FFR time-waveforms in response to the major chord are shown for the three groups in Fig. 2. Similar time-waveforms were observed in response to the other three stimuli. For all groups, clear onset components (i.e., large negative deflections) are seen at the three time marks corresponding to the individual onset of each note (note 1: ~17 ms, note 2: ~ 117 ms, note 3: ~ 217 ms).
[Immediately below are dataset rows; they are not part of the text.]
<file path="config.mk">
export PLATFORM = sky130hd
export DESIGN_NAME = sdram_arbiter_flat
export DESIGN_NICKNAME = d
export VERILOG_FILES = /design/src/rtl/laser500_pkg.sv /design/src/rtl/sdram_arbiter_if.sv /design/src/rtl/sdram_req_slot.sv /design/src/rtl/sdram_arbiter.sv /design/src/flat_wrapper.sv
export SDC_FILE = /design/constraint.sdc
export NUM_CORES = 1
export LEC_CHECK = 0
export CORE_MARGIN = 10
export CORE_UTILIZATION = 46
export DETAILED_ROUTE_END_ITERATION = 10
export PLACE_DENSITY = 0.87
export REMOVE_ABC_BUFFERS = 1
export SLEW_MARGIN = 20
export SYNTH_ARGS = -nofsm -noshare
export SYNTH_HDL_FRONTEND = slang
export SYNTH_HIERARCHICAL = 1
export SYNTH_SLANG_ARGS = --single-unit
</file>
<file path="constraint.sdc">
create_clock -name F14M -period 1.9 [get_ports F14M]
set_input_delay 0.38 -clock F14M [delete_from_list [all_inputs] [get_ports F14M]]
set_output_delay 0.38 -clock F14M [all_outputs]
set_load 0.05 [all_outputs]
</file>
<file path="src/rtl/laser500_pkg.sv">
// -----------------------------------------------------------------------------
// laser500_pkg
// Shared types and constants for the Laser 500 SDRAM arbitration path.
//   owner_t     : which requester owns the SDRAM transaction in flight
//   arb_state_t : arbiter FSM states
//   SDRAM_AW    : SDRAM byte-address width
// -----------------------------------------------------------------------------
package laser500_pkg;

  localparam int SDRAM_AW = 25;

  typedef enum logic [1:0] {
    OWN_NONE,
    OWN_DL,
    OWN_VID,
    OWN_CPU
  } owner_t;

  typedef enum logic [1:0] {
    IDLE,
    ACCESS,
    COMPLETE
  } arb_state_t;

endpackage

</file>
<file path="src/rtl/sdram_arbiter_if.sv">
// -----------------------------------------------------------------------------
// sdram_arbiter_if
// Bundles every requester, response and SDRAM-controller signal of the
// arbiter. The slave modport is the arbiter's view; the master modport is the
// view of the surrounding requesters and SDRAM controller.
//   dl_*    : downloader write strobe, address, data, download-in-progress
//   vid_*   : video read strobe/address, ack pulse and read data
//   cpu_*   : CPU access strobe/we/address/wdata, ack, read data, wait_n stall
//   sdram_* : address/data/we/oe towards the controller, read data back
//   busy, overflow : status
// -----------------------------------------------------------------------------
interface sdram_arbiter_if
  import laser500_pkg::*;
#(
  parameter int AW = SDRAM_AW
);

  logic          dl_active;
  logic          dl_wr;
  logic [AW-1:0] dl_addr;
  logic [7:0]    dl_data;

  logic          vid_req;
  logic [AW-1:0] vid_addr;
  logic          vid_ack;
  logic [7:0]    vid_data;

  logic          cpu_req;
  logic          cpu_we;
  logic [AW-1:0] cpu_addr;
  logic [7:0]    cpu_wdata;
  logic          cpu_ack;
  logic [7:0]    cpu_rdata;
  logic          cpu_wait_n;

  logic [AW-1:0] sdram_addr;
  logic [7:0]    sdram_din;
  logic          sdram_we;
  logic          sdram_oe;
  logic [7:0]    sdram_dout;

  logic          busy;
  logic          overflow;

  modport slave (
    input  dl_active, dl_wr, dl_addr, dl_data,
    input  vid_req, vid_addr,
    input  cpu_req, cpu_we, cpu_addr, cpu_wdata,
    input  sdram_dout,
    output vid_ack, vid_data,
    output cpu_ack, cpu_rdata, cpu_wait_n,
    output sdram_addr, sdram_din, sdram_we, sdram_oe,
    output busy, overflow
  );

  modport master (
    output dl_active, dl_wr, dl_addr, dl_data,
    output vid_req, vid_addr,
    output cpu_req, cpu_we, cpu_addr, cpu_wdata,
    output sdram_dout,
    input  vid_ack, vid_data,
    input  cpu_ack, cpu_rdata, cpu_wait_n,
    input  sdram_addr, sdram_din, sdram_we, sdram_oe,
    input  busy, overflow
  );

endinterface

</file>
<file path="src/rtl/sdram_req_slot.sv">
// -----------------------------------------------------------------------------
// sdram_req_slot
// One pending-request slot: a valid bit plus latched address, data and we.
//   clk, rst   : clock, asynchronous active-high reset
//   strobe_i   : 1-cycle request strobe; loads the slot when accepted
//   addr_i, data_i, we_i : request fields, sampled with strobe_i
//   grant_i    : arbiter picked this slot; clears the valid bit
//   busy_i     : this requester's access is currently in flight
//   valid_o, addr_o, data_o, we_o : slot contents
//   drop_o     : strobe rejected (slot full or access in flight)
// -----------------------------------------------------------------------------
module sdram_req_slot #(
  parameter int AW = 25
) (
  input  logic          clk,
  input  logic          rst,
  input  logic          strobe_i,
  input  logic [AW-1:0] addr_i,
  input  logic [7:0]    data_i,
  input  logic          we_i,
  input  logic          grant_i,
  input  logic          busy_i,
  output logic          valid_o,
  output logic [AW-1:0] addr_o,
  output logic [7:0]    data_o,
  output logic          we_o,
  output logic          drop_o
);

  logic          valid_q, valid_d;
  logic [AW-1:0] addr_q, addr_d;
  logic [7:0]    data_q, data_d;
  logic          we_q, we_d;

  // NOTE: every variable gets its default at the top of the block so no path
  // leaves it unassigned; otherwise synthesis infers a latch.
  always_comb begin
    valid_d = valid_q;
    addr_d  = addr_q;
    data_d  = data_q;
    we_d    = we_q;
    drop_o  = strobe_i && (valid_q || busy_i);

    // A grant needs valid_q and an accepted strobe needs !valid_q, so the two
    // updates below never collide.
    if (grant_i) begin
      valid_d = 1'b0;
    end
    if (strobe_i && !drop_o) begin
      valid_d = 1'b1;
      addr_d  = addr_i;
      data_d  = data_i;
      we_d    = we_i;
    end
  end

  // NOTE: sequential state uses non-blocking assignments so every flop samples
  // the pre-edge value of every other flop, matching the hardware.
  // NOTE: the field registers are plain flops, not a RAM, so resetting them is
  // cheap and keeps the outputs deterministic after reset.
  always_ff @(posedge clk or posedge rst) begin
    if (rst) begin
      valid_q <= 1'b0;
      addr_q  <= '0;
      data_q  <= '0;
      we_q    <= 1'b0;
    end else begin
      valid_q <= valid_d;
      addr_q  <= addr_d;
      data_q  <= data_d;
      we_q    <= we_d;
    end
  end

  assign valid_o = valid_q;
  assign addr_o  = addr_q;
  assign data_o  = data_q;
  assign we_o    = we_q;

endmodule

</file>
<file path="src/rtl/sdram_arbiter.sv">
// -----------------------------------------------------------------------------
// sdram_arbiter
// Shares one 8-bit SDRAM port between the ROM downloader, the video fetcher
// and the Z80 CPU. Requests are latched into pending slots and served as
// 2-cycle transactions (ACCESS, COMPLETE); read data returns with a 1-cycle
// ack; the CPU is stalled through cpu_wait_n.
//   F14M  : system clock
//   RESET : asynchronous active-high reset
//   bus   : sdram_arbiter_if slave modport (requesters, acks, SDRAM side,
//           busy and sticky overflow)
// Parameters: AW address width; VID_FIXED 1 = video beats CPU, 0 = the two
// alternate on collisions.
// -----------------------------------------------------------------------------
module sdram_arbiter
  import laser500_pkg::*;
#(
  parameter int AW        = SDRAM_AW,
  parameter bit VID_FIXED = 1'b1
) (
  input  logic           F14M,
  input  logic           RESET,
  sdram_arbiter_if.slave bus
);

  arb_state_t    state_q, state_d;
  owner_t        owner_q, owner_d;
  logic          last_vid_q, last_vid_d;   // 1 = video granted last, 0 = CPU
  logic [AW-1:0] sdram_addr_q, sdram_addr_d;
  logic [7:0]    sdram_din_q, sdram_din_d;
  logic          sdram_we_q, sdram_we_d;
  logic          sdram_oe_q, sdram_oe_d;
  logic          busy_q, busy_d;
  logic          vid_ack_q, vid_ack_d;
  logic [7:0]    vid_data_q, vid_data_d;
  logic          cpu_ack_q, cpu_ack_d;
  logic [7:0]    cpu_rdata_q, cpu_rdata_d;
  logic          cpu_wait_n_q, cpu_wait_n_d;
  logic          overflow_q, overflow_d;

  logic          dl_slot_valid, vid_slot_valid, cpu_slot_valid;
  logic [AW-1:0] dl_slot_addr, vid_slot_addr, cpu_slot_addr;
  logic [7:0]    dl_slot_data, vid_slot_data, cpu_slot_data;
  logic          dl_slot_we, vid_slot_we, cpu_slot_we;
  logic          dl_drop, vid_drop, cpu_drop;
  logic          grant_dl, grant_vid, grant_cpu;
  logic          dl_busy, vid_busy, cpu_busy;
  logic          vid_ok, cpu_ok;
  owner_t        win;

  assign dl_busy  = (state_q != IDLE) && (owner_q == OWN_DL);
  assign vid_busy = (state_q != IDLE) && (owner_q == OWN_VID);
  assign cpu_busy = (state_q != IDLE) && (owner_q == OWN_CPU);

  sdram_req_slot #(.AW(AW)) u_dl_slot (
    .clk      (F14M),
    .rst      (RESET),
    .strobe_i (bus.dl_wr),
    .addr_i   (bus.dl_addr),
    .data_i   (bus.dl_data),
    .we_i     (1'b1),
    .grant_i  (grant_dl),
    .busy_i   (dl_busy),
    .valid_o  (dl_slot_valid),
    .addr_o   (dl_slot_addr),
    .data_o   (dl_slot_data),
    .we_o     (dl_slot_we),
    .drop_o   (dl_drop)
  );

  sdram_req_slot #(.AW(AW)) u_vid_slot (
    .clk      (F14M),
    .rst      (RESET),
    .strobe_i (bus.vid_req),
    .addr_i   (bus.vid_addr),
    .data_i   (8'h00),
    .we_i     (1'b0),
    .grant_i  (grant_vid),
    .busy_i   (vid_busy),
    .valid_o  (vid_slot_valid),
    .addr_o   (vid_slot_addr),
    .data_o   (vid_slot_data),
    .we_o     (vid_slot_we),
    .drop_o   (vid_drop)
  );

  sdram_req_slot #(.AW(AW)) u_cpu_slot (
    .clk      (F14M),
    .rst      (RESET),
    .strobe_i (bus.cpu_req),
    .addr_i   (bus.cpu_addr),
    .data_i   (bus.cpu_wdata),
    .we_i     (bus.cpu_we),
    .grant_i  (grant_cpu),
    .busy_i   (cpu_busy),
    .valid_o  (cpu_slot_valid),
    .addr_o   (cpu_slot_addr),
    .data_o   (cpu_slot_data),
    .we_o     (cpu_slot_we),
    .drop_o   (cpu_drop)
  );

  always_comb begin
    state_d      = state_q;
    owner_d      = owner_q;
    last_vid_d   = last_vid_q;
    sdram_addr_d = sdram_addr_q;
    sdram_din_d  = sdram_din_q;
    sdram_we_d   = 1'b0;
    sdram_oe_d   = 1'b0;
    busy_d       = 1'b0;
    vid_ack_d    = 1'b0;
    vid_data_d   = vid_data_q;
    cpu_ack_d    = 1'b0;
    cpu_rdata_d  = cpu_rdata_q;
    grant_dl     = 1'b0;
    grant_vid    = 1'b0;
    grant_cpu    = 1'b0;
    overflow_d   = overflow_q | dl_drop | vid_drop | cpu_drop;
    cpu_wait_n_d = ~(cpu_slot_valid | cpu_busy | bus.dl_active);

    // Video and CPU stay pending (not dropped) while a download runs.
    vid_ok = vid_slot_valid && !bus.dl_active;
    cpu_ok = cpu_slot_valid && !bus.dl_active;

    win = OWN_NONE;
    if (dl_slot_valid) begin
      win = OWN_DL;
    end else if (vid_ok && cpu_ok) begin
      win = (VID_FIXED || !last_vid_q) ? OWN_VID : OWN_CPU;
    end else if (vid_ok) begin
      win = OWN_VID;
    end else if (cpu_ok) begin
      win = OWN_CPU;
    end

    // Read data is valid in COMPLETE; the ack is registered for the next cycle.
    if (state_q == COMPLETE) begin
      case (owner_q)
        OWN_VID: begin
          vid_ack_d  = 1'b1;
          vid_data_d = bus.sdram_dout;
        end
        OWN_CPU: begin
          cpu_ack_d = 1'b1;
          if (!sdram_we_q) begin
            cpu_rdata_d = bus.sdram_dout;
          end
        end
        default: ;
      endcase
    end

    if (state_q == ACCESS) begin
      state_d    = COMPLETE;
      sdram_we_d = sdram_we_q;
      sdram_oe_d = sdram_oe_q;
      busy_d     = 1'b1;
    end else begin
      // IDLE and COMPLETE both arbitrate, giving back-to-back 2-cycle accesses.
      case (win)
        OWN_DL: begin
          grant_dl     = 1'b1;
          sdram_addr_d = dl_slot_addr;
          sdram_din_d  = dl_slot_data;
          sdram_we_d   = dl_slot_we;
        end
        OWN_VID: begin
          grant_vid    = 1'b1;
          sdram_addr_d = vid_slot_addr;
          sdram_din_d  = vid_slot_data;
          sdram_we_d   = vid_slot_we;
          last_vid_d   = 1'b1;
        end
        OWN_CPU: begin
          grant_cpu    = 1'b1;
          sdram_addr_d = cpu_slot_addr;
          sdram_din_d  = cpu_slot_data;
          sdram_we_d   = cpu_slot_we;
          last_vid_d   = 1'b0;
        end
        default: ;
      endcase

      if (win != OWN_NONE) begin
        state_d    = ACCESS;
        owner_d    = win;
        sdram_oe_d = ~sdram_we_d;
        busy_d     = 1'b1;
      end else begin
        state_d = IDLE;
        owner_d = OWN_NONE;
      end
    end
  end

  always_ff @(posedge F14M or posedge RESET) begin
    if (RESET) begin
      state_q      <= IDLE;
      owner_q      <= OWN_NONE;
      last_vid_q   <= 1'b0;
      sdram_addr_q <= '0;
      sdram_din_q  <= '0;
      sdram_we_q   <= 1'b0;
      sdram_oe_q   <= 1'b0;
      busy_q       <= 1'b0;
      vid_ack_q    <= 1'b0;
      vid_data_q   <= '0;
      cpu_ack_q    <= 1'b0;
      cpu_rdata_q  <= '0;
      cpu_wait_n_q <= 1'b1;
      overflow_q   <= 1'b0;
    end else begin
      state_q      <= state_d;
      owner_q      <= owner_d;
      last_vid_q   <= last_vid_d;
      sdram_addr_q <= sdram_addr_d;
      sdram_din_q  <= sdram_din_d;
      sdram_we_q   <= sdram_we_d;
      sdram_oe_q   <= sdram_oe_d;
      busy_q       <= busy_d;
      vid_ack_q    <= vid_ack_d;
      vid_data_q   <= vid_data_d;
      cpu_ack_q    <= cpu_ack_d;
      cpu_rdata_q  <= cpu_rdata_d;
      cpu_wait_n_q <= cpu_wait_n_d;
      overflow_q   <= overflow_d;
    end
  end

  assign bus.sdram_addr = sdram_addr_q;
  assign bus.sdram_din  = sdram_din_q;
  assign bus.sdram_we   = sdram_we_q;
  assign bus.sdram_oe   = sdram_oe_q;
  assign bus.busy       = busy_q;
  assign bus.vid_ack    = vid_ack_q;
  assign bus.vid_data   = vid_data_q;
  assign bus.cpu_ack    = cpu_ack_q;
  assign bus.cpu_rdata  = cpu_rdata_q;
  assign bus.cpu_wait_n = cpu_wait_n_q;
  assign bus.overflow   = overflow_q;

endmodule

</file>
<file path="src/flat_wrapper.sv">
// flat-port wrapper written by rule: the top's interface ports become plain ports
module sdram_arbiter_flat import laser500_pkg::*;
#(
  parameter int AW        = SDRAM_AW,
  parameter bit VID_FIXED = 1'b1
)
  (F14M, RESET, bus_dl_active, bus_dl_wr, bus_dl_addr, bus_dl_data, bus_vid_req, bus_vid_addr, bus_cpu_req, bus_cpu_we, bus_cpu_addr, bus_cpu_wdata, bus_sdram_dout, bus_vid_ack, bus_vid_data, bus_cpu_ack, bus_cpu_rdata, bus_cpu_wait_n, bus_sdram_addr, bus_sdram_din, bus_sdram_we, bus_sdram_oe, bus_busy, bus_overflow);
  sdram_arbiter_if #(.AW(AW)) bus_i ();
  input  logic F14M;
  input  logic RESET;
  input wire logic [$bits(bus_i.dl_active)-1:0] bus_dl_active;
  input wire logic [$bits(bus_i.dl_wr)-1:0] bus_dl_wr;
  input wire logic [$bits(bus_i.dl_addr)-1:0] bus_dl_addr;
  input wire logic [$bits(bus_i.dl_data)-1:0] bus_dl_data;
  input wire logic [$bits(bus_i.vid_req)-1:0] bus_vid_req;
  input wire logic [$bits(bus_i.vid_addr)-1:0] bus_vid_addr;
  input wire logic [$bits(bus_i.cpu_req)-1:0] bus_cpu_req;
  input wire logic [$bits(bus_i.cpu_we)-1:0] bus_cpu_we;
  input wire logic [$bits(bus_i.cpu_addr)-1:0] bus_cpu_addr;
  input wire logic [$bits(bus_i.cpu_wdata)-1:0] bus_cpu_wdata;
  input wire logic [$bits(bus_i.sdram_dout)-1:0] bus_sdram_dout;
  output wire logic [$bits(bus_i.vid_ack)-1:0] bus_vid_ack;
  output wire logic [$bits(bus_i.vid_data)-1:0] bus_vid_data;
  output wire logic [$bits(bus_i.cpu_ack)-1:0] bus_cpu_ack;
  output wire logic [$bits(bus_i.cpu_rdata)-1:0] bus_cpu_rdata;
  output wire logic [$bits(bus_i.cpu_wait_n)-1:0] bus_cpu_wait_n;
  output wire logic [$bits(bus_i.sdram_addr)-1:0] bus_sdram_addr;
  output wire logic [$bits(bus_i.sdram_din)-1:0] bus_sdram_din;
  output wire logic [$bits(bus_i.sdram_we)-1:0] bus_sdram_we;
  output wire logic [$bits(bus_i.sdram_oe)-1:0] bus_sdram_oe;
  output wire logic [$bits(bus_i.busy)-1:0] bus_busy;
  output wire logic [$bits(bus_i.overflow)-1:0] bus_overflow;
  assign bus_i.dl_active = bus_dl_active;
  assign bus_i.dl_wr = bus_dl_wr;
  assign bus_i.dl_addr = bus_dl_addr;
  assign bus_i.dl_data = bus_dl_data;
  assign bus_i.vid_req = bus_vid_req;
  assign bus_i.vid_addr = bus_vid_addr;
  assign bus_i.cpu_req = bus_cpu_req;
  assign bus_i.cpu_we = bus_cpu_we;
  assign bus_i.cpu_addr = bus_cpu_addr;
  assign bus_i.cpu_wdata = bus_cpu_wdata;
  assign bus_i.sdram_dout = bus_sdram_dout;
  assign bus_vid_ack = bus_i.vid_ack;
  assign bus_vid_data = bus_i.vid_data;
  assign bus_cpu_ack = bus_i.cpu_ack;
  assign bus_cpu_rdata = bus_i.cpu_rdata;
  assign bus_cpu_wait_n = bus_i.cpu_wait_n;
  assign bus_sdram_addr = bus_i.sdram_addr;
  assign bus_sdram_din = bus_i.sdram_din;
  assign bus_sdram_we = bus_i.sdram_we;
  assign bus_sdram_oe = bus_i.sdram_oe;
  assign bus_busy = bus_i.busy;
  assign bus_overflow = bus_i.overflow;
  sdram_arbiter #(.AW(AW), .VID_FIXED(VID_FIXED)) u_core (.F14M(F14M), .RESET(RESET), .bus(bus_i));
endmodule
</file>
Relative to non-musicians, musician and Chinese FFRs contain larger amplitudes during the chordal third (2nd note, ~110–210 ms), the defining pitch of the sequence. Within this same time window, non-musician responses show reduced amplitude indicating poorer representation of this chord-defining pitch (see also Fig. 3A).
FFR encoding of F0 for the thirds of chordal standard and detuned arpeggios are shown in Fig. 3. Individual panels show the meaningful comparisons contrasting a prototypical musical chord with its detuned counterpart: panel A, major vs. detuned up; panel B, minor vs. detuned down. An omnibus ANOVA on F0 encoding revealed significant main effects of group [F2, 30 = 14.01, p < 0.001, η 2p = 0.48] and stimulus [F3, 90= 8.30, p = 0.0001, η 2p = 0.22] on F0 encoding, as well as a group x stimulus interaction [F6, 90 = 2.89, p = 0.0126, η 2p = 0.16].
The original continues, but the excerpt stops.